Westheimer put it another way. “My favorite animal is the turtle. The reason is that in order for the turtle to move, it has to stick its neck out. There are going to be times in your life when you’re going to have to stick your neck out. There will be challenges and instead of hiding in a shell, you have to go out and meet them.”
•You will find some of your greatest happiness in helping others. To quote my Rotary Club motto — “He profits most who serves the best.”
•Always try to surround yourself with people smarter than you.
•There are no silly dreams. You can be whatever you want to be if you’re willing to work hard for it.
Comedian Lewis Black said it this way.
“Pursue whatever it is that you want to do with your life. It is the only secret to happiness that I know except for maybe true love, that and maybe having the amazing health insurance plan that our congressmen have.”
•Your greatest self comes from having great friends.
•Don’t be afraid of difference, be curious. You can learn much from differing points of view.
•Get involved in the world around you. Join local civic groups. If you don’t care enough to make your hometown a better place, why should anyone else?
•Take what you are doing very seriously, but don’t take yourself too seriously.
My father-in-law was the best advice-giver I’ve ever known. Here are a few of his suggestions:
•Don’t back up any more than you have to, whether in driving or debate.
•Always opt to live east of where you work. You will be driving away from the sun in the morning, and the sun will be at your back in the evening. It is safer, lets you arrive in a better mood and is not nearly so harmful to your eyesight.
•If in doubt, don’t.
•Regularly read newspapers, magazines and books. It is more fruitful than television (and the internet). Limit TV to objective news format offerings. Sitcoms, soap operas and most talk shows are a bad habit for mindless people.

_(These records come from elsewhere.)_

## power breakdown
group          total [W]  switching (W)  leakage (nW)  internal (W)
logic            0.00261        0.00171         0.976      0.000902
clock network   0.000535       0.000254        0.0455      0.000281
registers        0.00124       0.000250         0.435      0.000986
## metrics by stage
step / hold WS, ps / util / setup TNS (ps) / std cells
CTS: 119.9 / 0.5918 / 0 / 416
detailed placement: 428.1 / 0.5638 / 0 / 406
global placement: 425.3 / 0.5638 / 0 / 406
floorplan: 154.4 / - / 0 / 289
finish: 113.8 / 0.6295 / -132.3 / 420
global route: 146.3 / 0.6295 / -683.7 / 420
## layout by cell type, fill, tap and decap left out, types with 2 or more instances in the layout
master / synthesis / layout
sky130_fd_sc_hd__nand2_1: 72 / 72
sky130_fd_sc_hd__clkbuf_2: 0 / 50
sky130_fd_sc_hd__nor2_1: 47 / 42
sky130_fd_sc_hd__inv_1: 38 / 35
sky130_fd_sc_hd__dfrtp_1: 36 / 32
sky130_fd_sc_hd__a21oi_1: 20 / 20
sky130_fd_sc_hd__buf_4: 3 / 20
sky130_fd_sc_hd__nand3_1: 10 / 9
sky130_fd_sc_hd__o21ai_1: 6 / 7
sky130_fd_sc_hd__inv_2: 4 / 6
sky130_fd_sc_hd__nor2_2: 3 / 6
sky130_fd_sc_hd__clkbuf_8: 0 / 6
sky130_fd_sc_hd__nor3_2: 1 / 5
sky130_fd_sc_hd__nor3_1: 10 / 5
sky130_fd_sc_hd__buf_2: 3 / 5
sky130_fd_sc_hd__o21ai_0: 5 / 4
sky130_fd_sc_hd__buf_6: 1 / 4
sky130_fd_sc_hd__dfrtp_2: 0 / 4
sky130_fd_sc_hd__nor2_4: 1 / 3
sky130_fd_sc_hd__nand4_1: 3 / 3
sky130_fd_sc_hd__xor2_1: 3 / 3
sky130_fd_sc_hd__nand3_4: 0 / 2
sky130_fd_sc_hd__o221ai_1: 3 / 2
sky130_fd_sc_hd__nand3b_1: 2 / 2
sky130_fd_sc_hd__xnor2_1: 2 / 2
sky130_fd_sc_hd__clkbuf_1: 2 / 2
## config.mk

```make
export PLATFORM = sky130hd
export DESIGN_NAME = xc_rf_wb_arb
export DESIGN_NICKNAME = d
export VERILOG_FILES = /design/src/rtl/xc_rf_pkg.sv /design/src/rtl/xc_rr_pick.sv /design/src/rtl/xc_rf_wb_arb.sv
export SDC_FILE = /design/constraint.sdc
export NUM_CORES = 1
export LEC_CHECK = 0
export CAP_MARGIN = 20
export CELL_PAD_IN_SITES_DETAIL_PLACEMENT = 0
export CELL_PAD_IN_SITES_GLOBAL_PLACEMENT = 1
export CORE_UTILIZATION = 24
export CTS_CLUSTER_DIAMETER = 80
export DETAILED_ROUTE_END_ITERATION = 10
export GPL_ROUTABILITY_DRIVEN = 0
export HOLD_SLACK_MARGIN = 0.05
export PLACE_DENSITY = 0.76
export SYNTH_ARGS = -nofsm -noshare
export SYNTH_HDL_FRONTEND = slang
export SYNTH_HIERARCHICAL = 1
export SYNTH_SLANG_ARGS = --single-unit
```

## constraint.sdc

```tcl
create_clock -name clock -period 1.95 [get_ports clock]
set_input_delay 0.585 -clock clock [delete_from_list [all_inputs] [get_ports clock]]
set_output_delay 0.585 -clock clock [all_outputs]
set_load 0.01 [all_outputs]
```
<file path="config.mk">
export PLATFORM = sky130hd
export DESIGN_NAME = pin_capture_fifo
export DESIGN_NICKNAME = d
export VERILOG_FILES = /design/src/rtl/pin_capture_fifo.sv
export SDC_FILE = /design/constraint.sdc
export NUM_CORES = 1
export LEC_CHECK = 0
export CORE_ASPECT_RATIO = 0.5
export CORE_MARGIN = 4
export CORE_UTILIZATION = 40
export DETAILED_ROUTE_END_ITERATION = 12
export HOLD_SLACK_MARGIN = 0.02
export PLACE_DENSITY = 0.63
export SLEW_MARGIN = 20
export SYNTH_ARGS = -nofsm -noshare
export SYNTH_HDL_FRONTEND = slang
export SYNTH_SLANG_ARGS = --single-unit
</file>
<file path="constraint.sdc">
create_clock -name iCLK -period 5.3 [get_ports iCLK]
set_input_delay 1.59 -clock iCLK [delete_from_list [all_inputs] [get_ports iCLK]]
set_output_delay 1.59 -clock iCLK [all_outputs]
set_load 0.05 [all_outputs]
</file>
`src/rtl/mem_wb_stage.sv`:
```
// MEM/WB pipeline register with load extension and write-back select.
// Drives the register-file write port one cycle after MEM.
module mem_wb_stage #(
  parameter logic [31:0] PC_RESET = 32'h0000_3000,
  parameter int          CNT_W    = 32
) (
  input  logic             clk,
  input  logic             reset,
  input  logic             stall,
  input  logic             flush,
  input  logic             valid_m,
  input  logic [31:0]      pc_m,
  input  logic             we_m,
  input  logic [4:0]       rd_m,
  input  logic [1:0]       wb_sel_m,
  input  logic [2:0]       ld_type_m,
  input  logic [31:0]      alu_m,
  input  logic [31:0]      rdata_m,
  output logic [31:0]      pc_w,
  output logic             we_w,
  output logic [4:0]       rd_w,
  output logic [31:0]      wd_w,
  output logic             valid_w,
  output logic [CNT_W-1:0] retired
);

  logic [7:0]  ld_byte;
  logic [15:0] ld_half;
  logic [31:0] ld_val;
  logic [31:0] wd_next;

  always_comb begin
    ld_byte = rdata_m[7:0];
    unique case (alu_m[1:0])
      2'd0: ld_byte = rdata_m[7:0];
      2'd1: ld_byte = rdata_m[15:8];
      2'd2: ld_byte = rdata_m[23:16];
      2'd3: ld_byte = rdata_m[31:24];
      default: ld_byte = rdata_m[7:0];
    endcase
  end

  // alu_m[0] is ignored for halfwords; no misalignment trap here
  assign ld_half = alu_m[1] ? rdata_m[31:16] : rdata_m[15:0];

  always_comb begin
    ld_val = rdata_m;
    case (ld_type_m)
      3'd1: ld_val = {{16{ld_half[15]}}, ld_half};
      3'd2: ld_val = {16'h0000, ld_half};
      3'd3: ld_val = {{24{ld_byte[7]}}, ld_byte};
      3'd4: ld_val = {24'h000000, ld_byte};
      default: ld_val = rdata_m;
    endcase
  end

  always_comb begin
    wd_next = alu_m;
    case (wb_sel_m)
      2'd1: wd_next = ld_val;
      2'd2: wd_next = pc_m + 32'd8;
      default: wd_next = alu_m;
    endcase
  end

  always_ff @(posedge clk or posedge reset) begin
    if (reset) begin
      pc_w    <= PC_RESET;
      we_w    <= 1'b0;
      rd_w    <= 5'd0;
      wd_w    <= 32'd0;
      valid_w <= 1'b0;
      retired <= '0;
    end else if (flush) begin
      pc_w    <= PC_RESET;
      we_w    <= 1'b0;
      rd_w    <= 5'd0;
      wd_w    <= 32'd0;
      valid_w <= 1'b0;
    end else if (!stall) begin
      pc_w    <= pc_m;
      we_w    <= we_m & valid_m;
      rd_w    <= rd_m;
      wd_w    <= wd_next;
      valid_w <= valid_m;
      if (valid_w)
        retired <= retired + CNT_W'(1);
    end
  end

endmodule

```
==> config.mk <==
export PLATFORM = sky130hd
export DESIGN_NAME = reg_file_scoreboard
export DESIGN_NICKNAME = d
export VERILOG_FILES = /design/src/rtl/reg_file_scoreboard.sv
export SDC_FILE = /design/constraint.sdc
export NUM_CORES = 2
export LEC_CHECK = 0
export CAP_MARGIN = 0
export CORE_MARGIN = 5
export CORE_UTILIZATION = 30
export CTS_CLUSTER_DIAMETER = 200
export DETAILED_ROUTE_END_ITERATION = 10
export PLACE_DENSITY = 0.49
export RECOVER_POWER = 50
export SYNTH_ARGS = -nofsm -noshare
export SYNTH_HDL_FRONTEND = slang
export SYNTH_SLANG_ARGS = --single-unit
==> constraint.sdc <==
create_clock -name clk -period 75.9 [get_ports clk]
set_input_delay 15.18 -clock clk [delete_from_list [all_inputs] [get_ports clk]]
set_output_delay 15.18 -clock clk [all_outputs]
set_load 0.03 [all_outputs]
==> src/rtl/reg_file_scoreboard.sv <==
// Register file with a busy-bit scoreboard for in-order issue.
// Holds x1..x31, registered 2-read operand path with write-back bypass,
// RAW/WAW stall generation, pending-write count and a sticky write-back error.
module reg_file_scoreboard #(
  parameter int NREGS = 32,
  parameter int XLEN  = 32
) (
  input  logic            clk,
  input  logic            rst,
  input  logic            wb_en,
  input  logic [4:0]      wb_rd,
  input  logic [XLEN-1:0] wb_data,
  input  logic            rd_req,
  input  logic [4:0]      rs1_addr,
  input  logic [4:0]      rs2_addr,
  output logic [XLEN-1:0] rs1_data,
  output logic [XLEN-1:0] rs2_data,
  input  logic            iss_valid,
  input  logic            iss_rd_en,
  input  logic [4:0]      iss_rd,
  output logic            iss_stall,
  output logic [5:0]      pend_cnt,
  output logic            wb_err
);

  logic [XLEN-1:0]  regs_q [NREGS];
  logic [NREGS-1:0] busy_q, busy_d;
  logic [XLEN-1:0]  rs1_q, rs1_d, rs2_q, rs2_d;
  logic [5:0]       cnt_q, cnt_d;
  logic             err_q, err_d;

  logic wb_act, iss_set, inc, dec;
  logic clr_rs1, clr_rs2, clr_rd;

  // Write-back to x0 is a no-op everywhere, so qualify it once here.
  assign wb_act  = wb_en && (wb_rd != 5'd0);
  assign clr_rs1 = wb_act && (wb_rd == rs1_addr);
  assign clr_rs2 = wb_act && (wb_rd == rs2_addr);
  assign clr_rd  = wb_act && (wb_rd == iss_rd);

  // Hazard check; a same-cycle write-back to the register releases it.
  always_comb begin
    iss_stall = iss_valid &&
                ((busy_q[rs1_addr] && !clr_rs1) ||
                 (busy_q[rs2_addr] && !clr_rs2) ||
                 (iss_rd_en && busy_q[iss_rd] && !clr_rd));
  end

  assign iss_set = iss_valid && !iss_stall && iss_rd_en && (iss_rd != 5'd0);

  // Next busy map, count and error; set beats clear on the same register.
  always_comb begin
    busy_d = busy_q;
    if (wb_act)  busy_d[wb_rd]  = 1'b0;
    if (iss_set) busy_d[iss_rd] = 1'b1;
    busy_d[0] = 1'b0;
    // Count only real 0->1 and 1->0 transitions so it tracks popcount(busy).
    inc   = iss_set && !busy_q[iss_rd];
    dec   = wb_act && busy_q[wb_rd] && !(iss_set && (iss_rd == wb_rd));
    cnt_d = cnt_q + {5'd0, inc} - {5'd0, dec};
    err_d = err_q || (wb_act && !busy_q[wb_rd]);
  end

  // Operand read with bypass of the write-back landing this same edge.
  always_comb begin
    rs1_d = rs1_q;
    rs2_d = rs2_q;
    if (rd_req) begin
      if (rs1_addr == 5'd0) rs1_d = '0;
      else if (clr_rs1)     rs1_d = wb_data;
      else                  rs1_d = regs_q[rs1_addr];
      if (rs2_addr == 5'd0) rs2_d = '0;
      else if (clr_rs2)     rs2_d = wb_data;
      else                  rs2_d = regs_q[rs2_addr];
    end
  end

  // Register storage; x0 is never written and reads are forced to zero.
  always_ff @(posedge clk or posedge rst) begin
    if (rst) begin
      for (int i = 0; i < NREGS; i++) regs_q[i] <= '0;
    end else if (wb_act) begin
      regs_q[wb_rd] <= wb_data;
    end
  end

  // Scoreboard and output state.
  always_ff @(posedge clk or posedge rst) begin
    if (rst) begin
      busy_q <= '0;
      cnt_q  <= '0;
      err_q  <= 1'b0;
      rs1_q  <= '0;
      rs2_q  <= '0;
    end else begin
      busy_q <= busy_d;
      cnt_q  <= cnt_d;
      err_q  <= err_d;
      rs1_q  <= rs1_d;
      rs2_q  <= rs2_d;
    end
  end

  assign rs1_data = rs1_q;
  assign rs2_data = rs2_q;
  assign pend_cnt = cnt_q;
  assign wb_err   = err_q;

endmodule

•Choose your friends. Don’t let them choose you.
•Try to set reasonable long and short term goals, but don’t let them blind you to new opportunities that may come along.
•Register to vote and vote in every election. It is far more productive than complaining about the way things are done. Pick candidates, preferably Democrats, and do volunteer work. My wife (Jo Ann Denley) and I were activists for J.P. Coleman in his second race for governor, before we were old enough to vote. We lost that one, but it makes you feel better that you tried to change the course of history. Campus politics is a good place to start if you don’t like the status quo.